Compton Castle in the parish of Marldon in Devon, is a fortified manor house in the village of Compton (formerly "Compton Pole"), about 5 mi west of Torquay on the southern coast of Devon, England. The estate was home to the families of Compton, de la Pole, Doddiscombe, Gilbert and Templer. The castle has been home to the Gilbert family for most of the time since it was built. Listed as a Grade 1 set of buildings, it has been a National Trust property since 1951.

==History==
The castellated house was the seat of Sir Maurice de la Pole in the reign of Henry II (1154–1189), after which family the manor was known as Compton Pole when it came into the hands of Sir Peter Compton. The original undefended manor house was built in the mid-14th century and consisted of a hall flanked by solar and service rooms at each end. These were rebuilt in the later Middle Ages. The fortress-like front was added in about 1520 by John Gilbert. The central hall was in ruins by the 18th century, but was faithfully reconstructed in the 1950s.

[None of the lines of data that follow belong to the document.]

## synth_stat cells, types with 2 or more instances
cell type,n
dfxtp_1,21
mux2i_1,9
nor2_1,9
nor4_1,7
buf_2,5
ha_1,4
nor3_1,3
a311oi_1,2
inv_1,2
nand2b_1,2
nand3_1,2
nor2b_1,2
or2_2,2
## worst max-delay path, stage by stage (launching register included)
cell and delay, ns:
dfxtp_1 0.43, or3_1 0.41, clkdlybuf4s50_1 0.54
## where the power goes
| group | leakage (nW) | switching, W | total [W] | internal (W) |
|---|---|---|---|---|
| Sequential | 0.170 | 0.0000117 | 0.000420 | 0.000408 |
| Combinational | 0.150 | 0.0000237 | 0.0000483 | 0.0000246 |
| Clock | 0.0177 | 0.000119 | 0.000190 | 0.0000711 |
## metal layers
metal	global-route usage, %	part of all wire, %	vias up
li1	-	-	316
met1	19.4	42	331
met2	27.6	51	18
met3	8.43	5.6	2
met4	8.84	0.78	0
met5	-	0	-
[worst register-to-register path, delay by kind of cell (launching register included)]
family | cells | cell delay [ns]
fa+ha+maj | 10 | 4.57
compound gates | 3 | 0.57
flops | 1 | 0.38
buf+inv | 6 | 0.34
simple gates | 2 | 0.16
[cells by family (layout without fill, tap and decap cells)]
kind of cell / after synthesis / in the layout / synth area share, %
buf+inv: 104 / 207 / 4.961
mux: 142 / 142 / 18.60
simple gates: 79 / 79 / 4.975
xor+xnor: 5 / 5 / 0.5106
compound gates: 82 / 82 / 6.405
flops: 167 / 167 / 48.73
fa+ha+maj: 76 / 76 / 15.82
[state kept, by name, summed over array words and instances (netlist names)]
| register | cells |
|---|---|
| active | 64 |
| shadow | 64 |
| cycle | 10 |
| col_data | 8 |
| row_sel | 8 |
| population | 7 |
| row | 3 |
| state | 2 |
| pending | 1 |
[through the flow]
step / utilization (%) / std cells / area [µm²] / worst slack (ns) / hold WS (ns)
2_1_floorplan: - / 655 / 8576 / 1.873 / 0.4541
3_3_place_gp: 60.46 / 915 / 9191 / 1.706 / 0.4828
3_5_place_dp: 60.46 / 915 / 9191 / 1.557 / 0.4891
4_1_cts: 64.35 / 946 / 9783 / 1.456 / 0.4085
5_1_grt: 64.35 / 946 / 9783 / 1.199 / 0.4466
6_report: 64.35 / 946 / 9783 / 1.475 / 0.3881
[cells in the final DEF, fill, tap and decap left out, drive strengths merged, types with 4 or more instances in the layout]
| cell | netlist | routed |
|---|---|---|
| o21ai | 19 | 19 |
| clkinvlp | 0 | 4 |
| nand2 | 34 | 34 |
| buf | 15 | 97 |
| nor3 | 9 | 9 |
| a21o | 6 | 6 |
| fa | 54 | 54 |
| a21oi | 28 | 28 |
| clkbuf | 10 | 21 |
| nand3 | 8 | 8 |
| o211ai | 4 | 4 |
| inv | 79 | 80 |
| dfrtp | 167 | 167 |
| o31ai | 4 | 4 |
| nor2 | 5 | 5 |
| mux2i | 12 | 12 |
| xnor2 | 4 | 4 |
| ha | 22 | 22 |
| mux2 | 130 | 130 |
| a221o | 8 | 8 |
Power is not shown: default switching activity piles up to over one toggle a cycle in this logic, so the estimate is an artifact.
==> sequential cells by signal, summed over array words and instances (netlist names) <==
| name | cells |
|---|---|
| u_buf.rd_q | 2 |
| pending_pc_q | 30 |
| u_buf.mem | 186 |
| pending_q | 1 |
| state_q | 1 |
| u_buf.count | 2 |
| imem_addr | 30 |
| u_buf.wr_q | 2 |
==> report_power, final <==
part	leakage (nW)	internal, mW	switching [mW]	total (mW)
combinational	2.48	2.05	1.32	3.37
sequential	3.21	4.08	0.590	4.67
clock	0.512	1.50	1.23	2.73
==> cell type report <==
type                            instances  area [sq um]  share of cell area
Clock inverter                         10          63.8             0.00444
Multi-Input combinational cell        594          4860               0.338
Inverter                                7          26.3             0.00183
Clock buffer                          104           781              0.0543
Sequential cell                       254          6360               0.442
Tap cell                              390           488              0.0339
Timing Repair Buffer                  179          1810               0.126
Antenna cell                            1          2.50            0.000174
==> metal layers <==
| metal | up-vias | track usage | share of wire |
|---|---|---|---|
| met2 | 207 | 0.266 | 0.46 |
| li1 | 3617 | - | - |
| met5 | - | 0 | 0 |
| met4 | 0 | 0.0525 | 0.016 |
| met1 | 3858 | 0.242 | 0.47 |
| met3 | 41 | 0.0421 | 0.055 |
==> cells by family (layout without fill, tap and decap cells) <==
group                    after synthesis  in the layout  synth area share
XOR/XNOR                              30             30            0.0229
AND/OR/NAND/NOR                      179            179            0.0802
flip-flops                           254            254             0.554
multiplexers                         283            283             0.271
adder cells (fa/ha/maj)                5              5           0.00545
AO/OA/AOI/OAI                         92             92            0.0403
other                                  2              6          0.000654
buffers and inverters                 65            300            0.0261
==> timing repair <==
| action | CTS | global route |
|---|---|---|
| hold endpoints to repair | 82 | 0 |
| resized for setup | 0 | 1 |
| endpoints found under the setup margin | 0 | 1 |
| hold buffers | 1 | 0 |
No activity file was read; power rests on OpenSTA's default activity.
File: config.mk
export PLATFORM = sky130hd
export DESIGN_NAME = yblock_cfg_loader
export DESIGN_NICKNAME = d
export VERILOG_FILES = /design/src/rtl/yblock_cfg_loader.sv
export SDC_FILE = /design/constraint.sdc
export NUM_CORES = 1
export LEC_CHECK = 0
export ABC_AREA = 0
export CAP_MARGIN = 15
export CORE_UTILIZATION = 45
export CTS_CLUSTER_DIAMETER = 50
export DETAILED_ROUTE_END_ITERATION = 8
export PLACE_DENSITY_LB_ADDON = 0.1
export SLEW_MARGIN = 25
export SYNTH_ARGS = -nofsm -noshare
export SYNTH_HDL_FRONTEND = slang
export SYNTH_SLANG_ARGS = --single-unit
File: constraint.sdc
create_clock -name clk -period 1.7 [get_ports clk]
set_input_delay 0.34 -clock clk [delete_from_list [all_inputs] [get_ports clk]]
set_output_delay 0.34 -clock clk [all_outputs]
set_load 0.01 [all_outputs]
File: src/rtl/yblock_cfg_loader.sv
// Clears one yblock, then shifts NWORDS column-wide words into its config chain, one confclk per word.
// 4 cycles per word (accept, setup, strobe, hold); in_ready only in WAIT; rd_valid has no backpressure.
module yblock_cfg_loader #(
    parameter int BLOCKWIDTH  = 8,
    parameter int BLOCKHEIGHT = 8,
    parameter int CELLBITS    = 2,
    parameter int CLEARCYC    = 4
) (
    input  logic                  clk,
    input  logic                  reset,
    input  logic                  start,
    input  logic [BLOCKWIDTH-1:0] in_data,
    input  logic                  in_valid,
    output logic                  in_ready,
    output logic                  busy,
    output logic                  done,
    output logic [BLOCKWIDTH-1:0] rd_data,
    output logic                  rd_valid,
    output logic                  blkreset,
    output logic                  confclk,
    output logic [BLOCKWIDTH-1:0] cbitin,
    input  logic [BLOCKWIDTH-1:0] cbitout
);

    localparam int NWORDS = BLOCKHEIGHT * CELLBITS;
    localparam int CW     = $clog2(NWORDS + 1);
    localparam int TW     = (CLEARCYC > 1) ? $clog2(CLEARCYC) : 1;

    typedef enum logic [2:0] {
        S_IDLE,
        S_CLEAR,
        S_WAIT,
        S_SETUP,
        S_STROBE,
        S_HOLD,
        S_DONE
    } state_t;

    state_t                r_state;
    state_t                w_next;
    logic [TW-1:0]         r_timer;
    logic [CW-1:0]         r_count;
    logic [CW-1:0]         w_count_inc;
    logic                  w_accept;
    logic                  w_last;
    logic                  r_confclk;
    logic                  r_blkreset;
    logic                  r_rd_valid;
    logic [BLOCKWIDTH-1:0] r_rd_data;
    logic [BLOCKWIDTH-1:0] r_cbitin;

    assign w_accept    = (r_state == S_WAIT) && in_valid;
    assign w_count_inc = r_count + CW'(1);
    assign w_last      = (w_count_inc == CW'(NWORDS));

    always_comb begin
        w_next = r_state;
        case (r_state)
            S_IDLE:   if (start) w_next = S_CLEAR;
            S_CLEAR:  if (r_timer == '0) w_next = S_WAIT;
            S_WAIT:   if (in_valid) w_next = S_SETUP;
            S_SETUP:  w_next = S_STROBE;
            S_STROBE: w_next = S_HOLD;
            S_HOLD:   w_next = w_last ? S_DONE : S_WAIT;
            S_DONE:   w_next = S_IDLE;
            default:  w_next = S_IDLE;
        endcase
    end

    // confclk/blkreset are decoded from the next state so they come straight off flops.
    always_ff @(posedge clk) begin
        if (reset) begin
            r_state    <= S_IDLE;
            r_timer    <= '0;
            r_count    <= '0;
            r_confclk  <= 1'b0;
            r_blkreset <= 1'b1;
            r_rd_valid <= 1'b0;
            r_rd_data  <= '0;
            r_cbitin   <= '0;
        end else begin
            r_state    <= w_next;
            r_confclk  <= (w_next == S_STROBE);
            r_blkreset <= (w_next == S_CLEAR);
            r_rd_valid <= (r_state == S_HOLD);
            if (r_state == S_IDLE && start) begin
                r_timer <= TW'(CLEARCYC - 1);
            end else if (r_state == S_CLEAR && r_timer != '0) begin
                r_timer <= r_timer - TW'(1);
            end
            if (r_state == S_CLEAR) begin
                r_count <= '0;
            end else if (r_state == S_HOLD) begin
                r_count <= w_count_inc;
            end
            if (r_state == S_HOLD) begin
                r_rd_data <= cbitout;
            end
            if (w_accept) begin
                r_cbitin <= in_data;
            end
        end
    end

    assign in_ready = (r_state == S_WAIT);
    assign busy     = (r_state != S_IDLE);
    assign done     = (r_state == S_DONE);
    assign rd_data  = r_rd_data;
    assign rd_valid = r_rd_valid;
    assign blkreset = r_blkreset;
    assign confclk  = r_confclk;
    assign cbitin   = r_cbitin;

endmodule

==> impl_metrics.ini <==
[grt]
grt_pass1_wl_um = 4981
grt_pass1_vias = 1151
grt_util_met1_pct = 21.51
track_usage_pct = 20.56
overflow = 0
grt_max_degree = 18
grt_antenna_before_repair = 0
met3_usage_pct = 6.557
busiest_layer = met2
grt.met2_usage_pct = 37.52

[setup_path]
arrival_ns = 1.29
rr_worst_depth = 6
crit_chain = or3_1, clkdlybuf4s15_1
endpoint_kind = output pin
cp_slowest_cell = dfxtp_4
crit_fanout = 4
worstReg2RegEnd = blkreset
crit_type = reg -> out
rr_startpoint = r_timer[0]
cpPeakStageDelay_ns = 0.37
required_ns = 1.36
r2r_slack_ns = 0.26
start_kind = flip-flop

[placement]
numPortBuffers = 41
hpwlAfterDp_um = 2197
gp_congestion = 0.8172
dpl_cell_area_um2 = 1715
dp_cells = 221

[power_and_ir_drop]
p_leak_nw = 0.6562
finalPower_w = 0.001420
ir_drop_mv = 0.5544
p_per_area_nw_per_um2 = 800.2

[synthesis]
synth_warnings = 0
async_flop_share_pct = 0
netlist_area_um2 = 1274
synth_mux_area_share_pct = 1.670
syn_avg_cell_area_um2 = 8.380
synth_nets = 175
seq_area_frac_synth_pct = 45.58
synth_xor_area_share_pct = 1.375
yosysUniqueCellTypes = 38
synthCells = 152
synth_flop_cell = dfxtp_1
synth-simple-area-share_pct = 27.60
synth_adder_area_share_pct = 2.947
synth_compound_area_share_pct = 15.03
synth_edf_count = 0
synth_top_family_by_area = simple AND/OR/NAND/NOR gates
synth-seq-cells = 29

[timing]
clock_skew_ns = 0.01254
slew-limit-headroom_pct = 77.41
setup_tns_ns = 0
hold_violations = 0
rsz0062_at_grt = false
setup_viol = 0
max_freq_mhz = 613.5
worstMarginPinSlew_ns = 0.3378
min_period_ns = 1.630
fin_crit_sh_pct = 95.88
drv_slew = 0
worst_hold_slack_ns = 0.4563

[run]
drv_cap = 0

[min_path]
hold_depth = 2
whs_endpoint = cbitin[2]
min_path_type = reg -> reg
min_from = cbitin[2]

[clock_tree]
cts.clk_slew.worst_paths_ns = 0.09
clk_latency_ns = 0.32
clock_sinks = 29
cts-root-buf = clkbuf_4
ctsLongestPathBuffers = 2
numCtsBuffers = 5
htree_levels = 2
cts_tree = yes

[cells_and_area]
instances_no_fill = 230
diodes = 0
fillerInstances = 218
multi_input_area_um2 = 619.3
finish.instance_area_um2 = 1774
regArea_um2 = 585.6
nets = 222
area_growth_pct = 39.29
drive_gt1_share_pct = 11.50

[routing]
num_vias = 1181
drc = 0
drt-initial-drc-count = 27
wire_per_inst_um = 12.95
drt_first_pass_iters = 4
routed_wl_um = 2978
vias_per_cell = 5.135
drtAntennaViolNets = 0

[status]
outcome = complete, no violations

[floorplanning]
dieArea_um2 = 3047
start_util_pct = 49.61
core_area_um2 = 2567
die_w_um = 55.20
row_count = 18
pin_count = 42
die_h_um = 55.20
-- synth_stat cells (2+ instances only) --
cell type / n / area share, %
dfxtp_1: 29 / 46
nand3b_1: 3 / 1.8
nand2_1: 38 / 11
a221oi_1: 2 / 1.4
nor2_1: 9 / 2.7
ha_1: 3 / 2.9
nand3_1: 4 / 1.6
a21oi_1: 23 / 9.0
nor3_1: 5 / 2.0
o21ai_0: 2 / 0.79
inv_1: 2 / 0.59
buf_2: 5 / 2.0
a21o_1: 2 / 1.2
-- worst max path at each step --
stage / start / to / slack, ns / cells after the start
final: r_state[2] / busy / 0.07 / 2
after global routing: r_state[2] / busy / 0.03 / 2
after CTS: r_state[2] / busy / 0.008 / 2
after detailed placement: r_state[2] / busy / 0.14 / 2
after global placement: r_state[2] / busy / 0.15 / 2
after floorplan: r_state[2] / busy / 0.37 / 3
-- cells in the final DEF, fill, tap and decap left out, drive strengths merged, types with 3 or more instances in the layout --
master,netlist,routed
nand2,38,38
clkdlybuf4s50,0,38
dfxtp,29,29
a21oi,23,23
nor2,9,9
buf,9,9
clkbuf,1,8
nor3,6,6
nand3,4,4
nand3b,3,3
ha,3,3
-- critical path, delay by kind of cell, from the launching register on --
family | cells | cell delay [ns]
flops | 1 | 0.37
simple gates | 1 | 0.36
buf+inv | 1 | 0.24
-- registers in the layout, indices dropped and copies added, names as in the netlist --
| register | flops |
|---|---|
| r_count | 5 |
| confclk | 1 |
| blkreset | 1 |
| r_state | 3 |
| rd_valid | 1 |
| rd_data | 8 |
| r_timer | 2 |
| cbitin | 8 |
-- area by class of cell --
| cell class | instances | area share [%] |
|---|---|---|
| Inverter | 2 | 0.4231 |
| Multi-Input combinational cell | 111 | 34.91 |
| Timing Repair Buffer | 50 | 26.80 |
| Tap cell | 30 | 2.116 |
| Sequential cell | 29 | 33.00 |
| Clock buffer | 8 | 2.750 |
-- cell families after synthesis --
family | count (synthesis)
flops | 29
simple gates | 71
fa+ha+maj | 3
mux | 2
xor+xnor | 2
compound gates | 33
buf+inv | 12
-- power breakdown --
part           internal (W)  total (W)  switching (W)
clock network      0.000165   0.000385       0.000221
logic              0.000165   0.000301       0.000136
registers          0.000710   0.000733      0.0000235
total               0.00104    0.00142       0.000380
-- per-layer routing --
| metal | share of wire [%] | vias up |
|---|---|---|
| li1 | - | 607 |
| met3 | 6.0 | 7 |
| met1 | 41 | 534 |
| met4 | 1.4 | 0 |
| met5 | 0 | - |
| met2 | 51 | 33 |
-- metrics by stage --
step                utilization, %  worst slack, ns
floorplan                        -           0.3743
global placement             66.81           0.1511
detailed placement           66.81           0.1374
CTS                          68.66         0.008035
global route                 69.10          0.03266
finish                       69.10          0.07004
-- what timing repair did --
action | 4_1_cts | 5_1_grt
cloned | 0 | 0
resized for setup | 5 | 2
hold buffers | 0 | 0
setup endpoints to repair | 3 | 1
setup buffers | 0 | 1
(Power assumes the default switching activity.)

Compton Castle's most famous inhabitant was Sir Humphrey Gilbert (1539–1583), coloniser of Newfoundland and half-brother of Sir Walter Raleigh; legend has it that Raleigh smoked the first pipe of tobacco in Britain while visiting Sir Humphrey. The castle was home to the Gilbert family until the estate was sold in 1785 whereupon it gradually declined until a descendant bought it back in 1931; he gave it to the National Trust in 1951 on the condition that members of the family should continue to occupy the castle. They still do, and administer it for the Trust.

==Modern history==
The great hall lacked a roof and needed a great deal of restoration work which was all done prior to the National Trust acquiring the property. In the hall there is a model of Squirrel, the ship in which Sir Humphrey Gilbert sailed to Newfoundland (The crest of the Gilbert family is A squirrel sejant on a hill vert feeding on a crop of nuts proper). To the west of the great hall is the solar, which served as a private retiring room away from the bustle of the great hall. It is approached by a 15th-century staircase. Another restored room is the kitchen, which is housed in a separate building because of the risk of fire it posed. To the right of the hearth, a stone stair led up inside a tower to what was probably a guard room.

External defences in the castle included two portcullises which could be lowered when the castle came under attack. Arrows could be shot through loopholes overlooking the gateway. The curtain walls had slits through which stones and boiling oil could be dropped on any attackers trying to scale the walls.

The castle was used as a location for the filming of the 1995 version of Sense and Sensibility. Its Great Kitchen is notable for the insight it gives into medieval domestic life, and its small formal gardens are enclosed by a stone curtain wall.

There is another Compton Castle at Compton Pauncefoot, Somerset.